• Assignment: Report every line from the material that contains the word "same".
Provided records Block Start
[config.mk]
export PLATFORM = sky130hd
export DESIGN_NAME = bridge_reg_leaf
export DESIGN_NICKNAME = d
export VERILOG_FILES = /design/src/rtl/bridge_reg_leaf.sv
export SDC_FILE = /design/constraint.sdc
export NUM_CORES = 1
export LEC_CHECK = 0
export ABC_AREA = 1
export ABC_CLOCK_PERIOD_IN_PS = 1300
export BUFFER_PORTS_ARGS = -buffer_cell sky130_fd_sc_hd__buf_2
export CAP_MARGIN = 5
export CORE_MARGIN = 8
export CORE_UTILIZATION = 46
export DETAILED_ROUTE_END_ITERATION = 8
export PLACE_DENSITY = 0.77
export SLEW_MARGIN = 20
export SYNTH_ARGS = -nofsm -noshare
export SYNTH_HDL_FRONTEND = slang
export SYNTH_SLANG_ARGS = --single-unit
[constraint.sdc]
create_clock -name clk -period 1.3 [get_ports clk]
set_input_delay 0.13 -clock clk [delete_from_list [all_inputs] [get_ports clk]]
set_output_delay 0.13 -clock clk [all_outputs]
set_load 0.05 [all_outputs]
$ cat src/rtl/id_ibuf.sv
// id_ibuf -- instruction buffer between fetch (IF) and decode (ID).
//   Circular FIFO of DEPTH {pc, instr, is_compressed} entries. The head entry
//   is presented combinationally to ID; ID pops it unless stalled or flushing.
//   A full buffer still accepts when the head is popped in the same cycle.
//   Flush empties the buffer and discards any push in that cycle.
// Ports:
//   clk_i  clock (rising edge)
//   rst_i  asynchronous active-high reset
//   bus    id_ibuf_if.slave: pc/instr/is_compressed/valid_if_i, ready_if_o,
//          stall_id_i, flush_id_i, pc/instr/is_compressed/valid_id_o, count_o
// Parameters:
//   DEPTH  entries, power of two 2..16
//   ISA_C  1: keep the compressed flag, 0: flag forced to 0
// Build option:
//   ID_IBUF_BYPASS_EN  when defined, an empty buffer forwards the IF entry to
//                      ID in the same cycle; otherwise push-to-head is 1 cycle.
module id_ibuf #(
    parameter int DEPTH = 4,
    parameter int ISA_C = 0
) (
    input  logic      clk_i,
    input  logic      rst_i,
    id_ibuf_if.slave  bus
);
    localparam int AW = $clog2(DEPTH);
    localparam int CW = $clog2(DEPTH) + 1;
    localparam logic [31:0] NOP = 32'h0000_0013;

    typedef struct packed {
        logic [31:0] pc;
        logic [31:0] instr;
        logic        c;
    } entry_t;

    entry_t        mem_q [DEPTH];
    logic [AW-1:0] wr_q, wr_d;
    logic [AW-1:0] rd_q, rd_d;
    logic [CW-1:0] cnt_q, cnt_d;
    logic [31:0]   last_pc_q, last_pc_d;

    entry_t in_e, head_e;
    logic   empty, byp, valid_id, pop, ready, push, wr_en, rd_adv;

    always_comb begin
        in_e.pc    = bus.pc_if_i;
        in_e.instr = bus.instr_if_i;
        in_e.c     = (ISA_C != 0) ? bus.is_compressed_if_i : 1'b0;
    end

    assign empty = (cnt_q == '0);

`ifdef ID_IBUF_BYPASS_EN
    // Forward the incoming entry straight to ID while the buffer is empty.
    // Gated by rst_i so reset values show immediately even with IF valid.
    assign byp = empty && bus.valid_if_i && !bus.flush_id_i && !rst_i;
`else
    assign byp = 1'b0;
`endif

    assign valid_id = !empty || byp;
    assign pop      = valid_id && !bus.stall_id_i && !bus.flush_id_i;
    assign ready    = bus.flush_id_i || (cnt_q < CW'(DEPTH)) || pop;
    assign push     = bus.valid_if_i && ready && !bus.flush_id_i;
    // A bypassed entry that ID takes immediately never touches storage.
    assign wr_en    = push && !(byp && pop);
    assign rd_adv   = pop && !byp;

    always_comb begin
        head_e = mem_q[rd_q];
        if (empty) begin
            if (byp) begin
                head_e = in_e;
            end else begin
                head_e.pc    = last_pc_q;
                head_e.instr = NOP;
                head_e.c     = 1'b0;
            end
        end
    end

    assign bus.ready_if_o         = ready;
    assign bus.valid_id_o         = valid_id;
    assign bus.pc_id_o            = head_e.pc;
    assign bus.instr_id_o         = head_e.instr;
    assign bus.is_compressed_id_o = head_e.c;
    assign bus.count_o            = cnt_q;

    always_comb begin
        wr_d      = wr_q;
        rd_d      = rd_q;
        cnt_d     = cnt_q;
        last_pc_d = last_pc_q;
        if (bus.flush_id_i) begin
            wr_d  = '0;
            rd_d  = '0;
            cnt_d = '0;
        end else begin
            if (wr_en)
                wr_d = (wr_q == AW'(DEPTH - 1)) ? '0 : wr_q + AW'(1);
            if (rd_adv)
                rd_d = (rd_q == AW'(DEPTH - 1)) ? '0 : rd_q + AW'(1);
            if (pop)
                last_pc_d = head_e.pc;
            case ({wr_en, rd_adv})
                2'b10:   cnt_d = cnt_q + CW'(1);
                2'b01:   cnt_d = cnt_q - CW'(1);
                default: cnt_d = cnt_q;
            endcase
        end
    end

    always_ff @(posedge clk_i or posedge rst_i) begin
        if (rst_i) begin
            wr_q      <= '0;
            rd_q      <= '0;
            cnt_q     <= '0;
            last_pc_q <= '0;
        end else begin
            wr_q      <= wr_d;
            rd_q      <= rd_d;
            cnt_q     <= cnt_d;
            last_pc_q <= last_pc_d;
        end
    end

    // Storage carries no reset; occupancy alone decides what is visible.
    always_ff @(posedge clk_i) begin
        if (wr_en && !bus.flush_id_i)
            mem_q[wr_q] <= in_e;
    end
endmodule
Provided records Block End
• Written response:
//   A full buffer still accepts when the head is popped in the same cycle.
//                      ID in the same cycle; otherwise push-to-head is 1 cycle.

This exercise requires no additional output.